Although the privatisation of numerous state-owned enterprises - in the banking, telecommunications and energy sectors - in the 1990s will have unpredictable effects on labour relations, it is probable that the traditional pattern of trade union participation and stable industrial relations in these enterprises will continue, albeit with less differentiation than is currently the case among private firms. Moreover, the above-mentioned impetus imparted by the public sector employers' associations to the development of participatory industrial relations has developed, and in the 1990s it has influenced private companies as well, as attested by the recent growth of participatory industrial relations models at Zanussi and in the Fiat plant at Melfi (IT9704204F).
Yet Intersind joining Confindustria will only partly reduce the fragmentation of employers' associations in Italy, which are still divided according to the other three criteria: sector, size and ideology.

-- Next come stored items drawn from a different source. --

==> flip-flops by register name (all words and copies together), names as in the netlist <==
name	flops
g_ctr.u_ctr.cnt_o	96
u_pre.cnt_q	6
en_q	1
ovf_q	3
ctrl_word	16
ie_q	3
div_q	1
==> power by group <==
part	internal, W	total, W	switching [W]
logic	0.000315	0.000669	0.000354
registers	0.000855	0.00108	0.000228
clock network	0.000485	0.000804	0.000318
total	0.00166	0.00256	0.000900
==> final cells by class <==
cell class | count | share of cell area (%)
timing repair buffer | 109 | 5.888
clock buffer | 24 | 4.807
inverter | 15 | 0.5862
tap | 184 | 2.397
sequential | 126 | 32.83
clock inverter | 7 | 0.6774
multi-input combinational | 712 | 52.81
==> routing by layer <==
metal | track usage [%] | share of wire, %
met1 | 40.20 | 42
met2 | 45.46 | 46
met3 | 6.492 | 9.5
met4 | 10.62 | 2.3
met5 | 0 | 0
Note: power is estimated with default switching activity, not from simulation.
**src/rtl/ehm_pkg.sv**
```systemverilog
package ehm_pkg;

    typedef enum logic {
        AL_ARMED   = 1'b0,
        AL_TRIPPED = 1'b1
    } alarm_state_e;

    typedef struct packed {
        logic monobit;
        logic poker;
        logic longrun;
        logic noise;
        logic stuck;
    } health_evt_t;

endpackage

```
**src/rtl/ehm_window_stats.sv**
```systemverilog
module ehm_window_stats #(
    parameter int WINDOW_BITS = 20000,
    parameter int MONO_LO     = 9654,
    parameter int MONO_HI     = 10346,
    parameter int POKER_LO    = 1563176,
    parameter int POKER_HI    = 1576928
) (
    input  logic clk,
    input  logic rst_n,
    input  logic bit_valid,
    input  logic bit_in,
    output logic mono_fail,
    output logic poker_fail
);
    localparam int NIBBLES = WINDOW_BITS / 4;
    localparam int POS_W   = $clog2(WINDOW_BITS);
    localparam int ONES_W  = $clog2(WINDOW_BITS + 1);
    localparam int BIN_W   = $clog2(NIBBLES + 1);
    localparam int SUM_W   = $clog2(NIBBLES * NIBBLES + 1);
    localparam logic [POS_W-1:0]  LAST_POS = POS_W'(WINDOW_BITS - 1);
    localparam logic [ONES_W-1:0] ONES_LO  = ONES_W'(MONO_LO);
    localparam logic [ONES_W-1:0] ONES_HI  = ONES_W'(MONO_HI);
    localparam logic [SUM_W-1:0]  SQ_LO    = SUM_W'(POKER_LO);
    localparam logic [SUM_W-1:0]  SQ_HI    = SUM_W'(POKER_HI);

    logic [POS_W-1:0]  bit_pos;
    logic [ONES_W-1:0] ones_q;
    logic [ONES_W-1:0] ones_nx;
    logic [SUM_W-1:0]  sq_sum;
    logic [SUM_W-1:0]  sum_nx;
    logic [2:0]        nib_acc;
    logic [3:0]        nib_val;
    logic              nib_done;
    logic              win_end;
    logic [BIN_W-1:0]  bin_q [16];
    logic [BIN_W-1:0]  bin_sel;

    always_comb begin
        nib_val  = {nib_acc, bit_in};
        nib_done = (bit_pos[1:0] == 2'b11);
        win_end  = (bit_pos == LAST_POS);
        ones_nx  = ones_q + ONES_W'(bit_in);
        bin_sel  = bin_q[nib_val];
        // (c+1)^2 - c^2 = 2c+1: the square sum grows incrementally
        sum_nx   = nib_done ? sq_sum + {{(SUM_W-BIN_W-1){1'b0}}, bin_sel, 1'b1}
                            : sq_sum;
    end

    for (genvar g = 0; g < 16; g++) begin : g_bin
        logic [BIN_W-1:0] cnt;
        always_ff @(posedge clk or negedge rst_n) begin
            if (!rst_n) begin
                cnt <= '0;
            end else if (bit_valid) begin
                if (win_end)
                    cnt <= '0;
                else if (nib_done && nib_val == 4'(g))
                    cnt <= cnt + BIN_W'(1);
            end
        end
        assign bin_q[g] = cnt;
    end

    always_ff @(posedge clk or negedge rst_n) begin
        if (!rst_n) begin
            bit_pos    <= '0;
            ones_q     <= '0;
            sq_sum     <= '0;
            nib_acc    <= '0;
            mono_fail  <= 1'b0;
            poker_fail <= 1'b0;
        end else begin
            mono_fail  <= 1'b0;
            poker_fail <= 1'b0;
            if (bit_valid) begin
                nib_acc <= {nib_acc[1:0], bit_in};
                if (win_end) begin
                    bit_pos    <= '0;
                    ones_q     <= '0;
                    sq_sum     <= '0;
                    mono_fail  <= !((ones_nx > ONES_LO) && (ones_nx < ONES_HI));
                    poker_fail <= !((sum_nx > SQ_LO) && (sum_nx < SQ_HI));
                end else begin
                    bit_pos <= bit_pos + POS_W'(1);
                    ones_q  <= ones_nx;
                    sq_sum  <= sum_nx;
                end
            end
        end
    end

    // a verdict only follows a taken bit
    p_mono_after_bit_r3: assert property (@(posedge clk) disable iff (!rst_n)
        mono_fail |-> $past(bit_valid));
    // window verdicts never repeat on consecutive cycles
    p_poker_single_r11: assert property (@(posedge clk) disable iff (!rst_n)
        poker_fail |=> !poker_fail);
    p_mono_single_r11: assert property (@(posedge clk) disable iff (!rst_n)
        mono_fail |=> !mono_fail);
endmodule

```
**src/rtl/ehm_run_detect.sv**
```systemverilog
module ehm_run_detect #(
    parameter int RUN_LEN = 34
) (
    input  logic clk,
    input  logic rst_n,
    input  logic bit_valid,
    input  logic bit_in,
    output logic hit
);
    localparam int LEN_W = $clog2(RUN_LEN + 1);
    localparam logic [LEN_W-1:0] LEN_MAX = LEN_W'(RUN_LEN);
    localparam logic [LEN_W-1:0] LEN_PRE = LEN_W'(RUN_LEN - 1);

    logic             seen;
    logic             last_bit;
    logic [LEN_W-1:0] run_len;
    logic             same;

    assign same = seen && (bit_in == last_bit);

    always_ff @(posedge clk or negedge rst_n) begin
        if (!rst_n) begin
            seen     <= 1'b0;
            last_bit <= 1'b0;
            run_len  <= '0;
            hit      <= 1'b0;
        end else begin
            hit <= 1'b0;
            if (bit_valid) begin
                seen     <= 1'b1;
                last_bit <= bit_in;
                hit      <= same && (run_len == LEN_PRE);
                if (!same)
                    run_len <= LEN_W'(1);
                else if (run_len != LEN_MAX)
                    run_len <= run_len + LEN_W'(1);
            end
        end
    end

    // a stretch reports once, so pulses never touch
    p_run_once_r6: assert property (@(posedge clk) disable iff (!rst_n)
        hit |=> !hit);
    // a hit only follows a taken bit
    p_run_taken_r2: assert property (@(posedge clk) disable iff (!rst_n)
        hit |-> $past(bit_valid));
endmodule

```
**src/rtl/ehm_word_repeat.sv**
```systemverilog
module ehm_word_repeat #(
    parameter int WORD_W = 32
) (
    input  logic clk,
    input  logic rst_n,
    input  logic bit_valid,
    input  logic bit_in,
    output logic hit
);
    localparam int POS_W = $clog2(WORD_W);
    localparam logic [POS_W-1:0] LAST_POS = POS_W'(WORD_W - 1);

    logic [WORD_W-2:0] shreg;
    logic [WORD_W-1:0] word_now;
    logic [WORD_W-1:0] prev_word;
    logic [POS_W-1:0]  wpos;
    logic              have_word;
    logic              word_done;

    assign word_now  = {shreg, bit_in};
    assign word_done = (wpos == LAST_POS);

    always_ff @(posedge clk or negedge rst_n) begin
        if (!rst_n) begin
            shreg     <= '0;
            prev_word <= '0;
            wpos      <= '0;
            have_word <= 1'b0;
            hit       <= 1'b0;
        end else begin
            hit <= 1'b0;
            if (bit_valid) begin
                shreg <= word_now[WORD_W-2:0];
                if (word_done) begin
                    wpos      <= '0;
                    prev_word <= word_now;
                    have_word <= 1'b1;
                    hit       <= have_word && (word_now == prev_word);
                end else begin
                    wpos <= wpos + POS_W'(1);
                end
            end
        end
    end

    // words are WORD_W bits apart, so flags never touch
    p_stuck_single_r8: assert property (@(posedge clk) disable iff (!rst_n)
        hit |=> !hit);
endmodule

```
**src/rtl/ehm_alarm_fsm.sv**
```systemverilog
module ehm_alarm_fsm
    import ehm_pkg::*;
#(
    parameter int CNT_W = 8
) (
    input  logic             clk,
    input  logic             rst_n,
    input  health_evt_t      evt,
    input  logic [CNT_W-1:0] thresh,
    input  logic             clear,
    output logic             shutdown
);
    localparam int ADD_W = $clog2($bits(health_evt_t) + 1);

    alarm_state_e     state, state_nx;
    logic [CNT_W-1:0] fail_cnt;
    logic [CNT_W-1:0] cnt_next;
    logic [CNT_W:0]   cnt_sum;
    logic [ADD_W-1:0] n_evt;
    logic             trip;

    always_comb begin
        n_evt    = ADD_W'($countones(evt));
        cnt_sum  = {1'b0, fail_cnt} + (CNT_W+1)'(n_evt);
        cnt_next = cnt_sum[CNT_W] ? '1 : cnt_sum[CNT_W-1:0];
        trip     = (thresh != '0) && (cnt_next >= thresh);
    end

    always_comb begin
        state_nx = state;
        unique case (state)
            AL_ARMED:   if (!clear && trip) state_nx = AL_TRIPPED;
            AL_TRIPPED: if (clear)          state_nx = AL_ARMED;
            default:                        state_nx = AL_ARMED;
        endcase
    end

    always_ff @(posedge clk or negedge rst_n) begin
        if (!rst_n) begin
            state    <= AL_ARMED;
            fail_cnt <= '0;
        end else begin
            state    <= state_nx;
            fail_cnt <= clear ? '0 : cnt_next;
        end
    end

    always_comb shutdown = (state == AL_TRIPPED);

    // once raised, shutdown holds until cleared
    p_sticky_r9: assert property (@(posedge clk) disable iff (!rst_n)
        (shutdown && !clear) |=> shutdown);
    // a zero threshold never trips
    p_zero_thresh_r9: assert property (@(posedge clk) disable iff (!rst_n)
        (thresh == '0 && !shutdown) |=> !shutdown);
    // clear always releases
    p_clear_release_r10: assert property (@(posedge clk) disable iff (!rst_n)
        clear |=> !shutdown);
endmodule

```
**src/rtl/entropy_health_mon.sv**
```systemverilog
module entropy_health_mon
    import ehm_pkg::*;
#(
    parameter int WINDOW_BITS = 20000,
    parameter int MONO_LO     = 9654,
    parameter int MONO_HI     = 10346,
    parameter int POKER_LO    = 1563176,
    parameter int POKER_HI    = 1576928,
    parameter int LONG_RUN    = 34,
    parameter int NOISE_RUN   = 48,
    parameter int WORD_W      = 32,
    parameter int ALARM_W     = 8
) (
    input  logic               clk,
    input  logic               rst_n,
    input  logic               bit_valid,
    input  logic               bit_in,
    input  logic [ALARM_W-1:0] alarm_thresh,
    input  logic               shutdown_clear,
    output logic               evt_monobit,
    output logic               evt_poker,
    output logic               evt_longrun,
    output logic               evt_noise,
    output logic               evt_stuck,
    output logic               shutdown_req
);
    health_evt_t evt;

    ehm_window_stats #(
        .WINDOW_BITS(WINDOW_BITS), .MONO_LO(MONO_LO), .MONO_HI(MONO_HI),
        .POKER_LO(POKER_LO), .POKER_HI(POKER_HI)
    ) u_window (
        .clk(clk), .rst_n(rst_n), .bit_valid(bit_valid), .bit_in(bit_in),
        .mono_fail(evt.monobit), .poker_fail(evt.poker)
    );

    ehm_run_detect #(.RUN_LEN(LONG_RUN)) u_run_long (
        .clk(clk), .rst_n(rst_n), .bit_valid(bit_valid), .bit_in(bit_in),
        .hit(evt.longrun)
    );

    ehm_run_detect #(.RUN_LEN(NOISE_RUN)) u_run_noise (
        .clk(clk), .rst_n(rst_n), .bit_valid(bit_valid), .bit_in(bit_in),
        .hit(evt.noise)
    );

    ehm_word_repeat #(.WORD_W(WORD_W)) u_word (
        .clk(clk), .rst_n(rst_n), .bit_valid(bit_valid), .bit_in(bit_in),
        .hit(evt.stuck)
    );

    ehm_alarm_fsm #(.CNT_W(ALARM_W)) u_alarm (
        .clk(clk), .rst_n(rst_n), .evt(evt), .thresh(alarm_thresh),
        .clear(shutdown_clear), .shutdown(shutdown_req)
    );

    assign evt_monobit = evt.monobit;
    assign evt_poker   = evt.poker;
    assign evt_longrun = evt.longrun;
    assign evt_noise   = evt.noise;
    assign evt_stuck   = evt.stuck;

    // the 48-bit stretch can only complete after the 34-bit one has fired
    p_noise_not_with_long_r7: assert property (@(posedge clk) disable iff (!rst_n)
        evt_noise |-> !evt_longrun);
endmodule

```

The traditional influence of the latter criterion seems to have diminished, however, now that the Tangentopoliscandal has led to the disappearance of long-established parties like Christian Democracy and the Socialist Party, and the transformation of the Communist Party. Evidence of this is provided, for example, by the recent joint policy adopted by the agriculture organisations against those aspects of concertation deemed less advantageous to them. It is also illustrated by the action of the four confederations in the crafts sector (Confartigianato, Can, Casa and Claai), which have not only unanimously engaged in concertation with the Government (from the agreement of 23 July 1993 to the Pact for Employment of September 1996 - IT9702201F) but also declared their intention to cooperate much more closely, if not to merge, at least as regards the joint provision of certain services to crafts firms, with local-level experiments already underway.
The end of public sector employers' associations in Italy, however, raises a number of questions, not only as regards Confindustria, but also as regards employers' representation in Italy as a whole. Firstly, will the significant stock of expertise in labour relations which, as we have seen, helped greatly to innovate Italy's industrial relations system be preserved, or will it be fragmented by the individual membership of Intersind firms in Confindustria? Integration will be easier for the manufacturing firms, whose direct entry into Confindustria was already envisaged. But will the service companies - those, for example, in the telecommunications and transport sectors (Telecom Italia, Autostrade Spa, Alitalia), now privatised or in the process of privatisation - be denied more specific associative forms more suited to their traditions of labour relations? Even if the idea of a federation of network service companies has not been fulfilled, the problem of the pluralism of employers' representation still remains. Indeed, it is now increasing within Confindustria itself and should be addressed with appropriate measures (Serafino Negrelli, University of Brescia).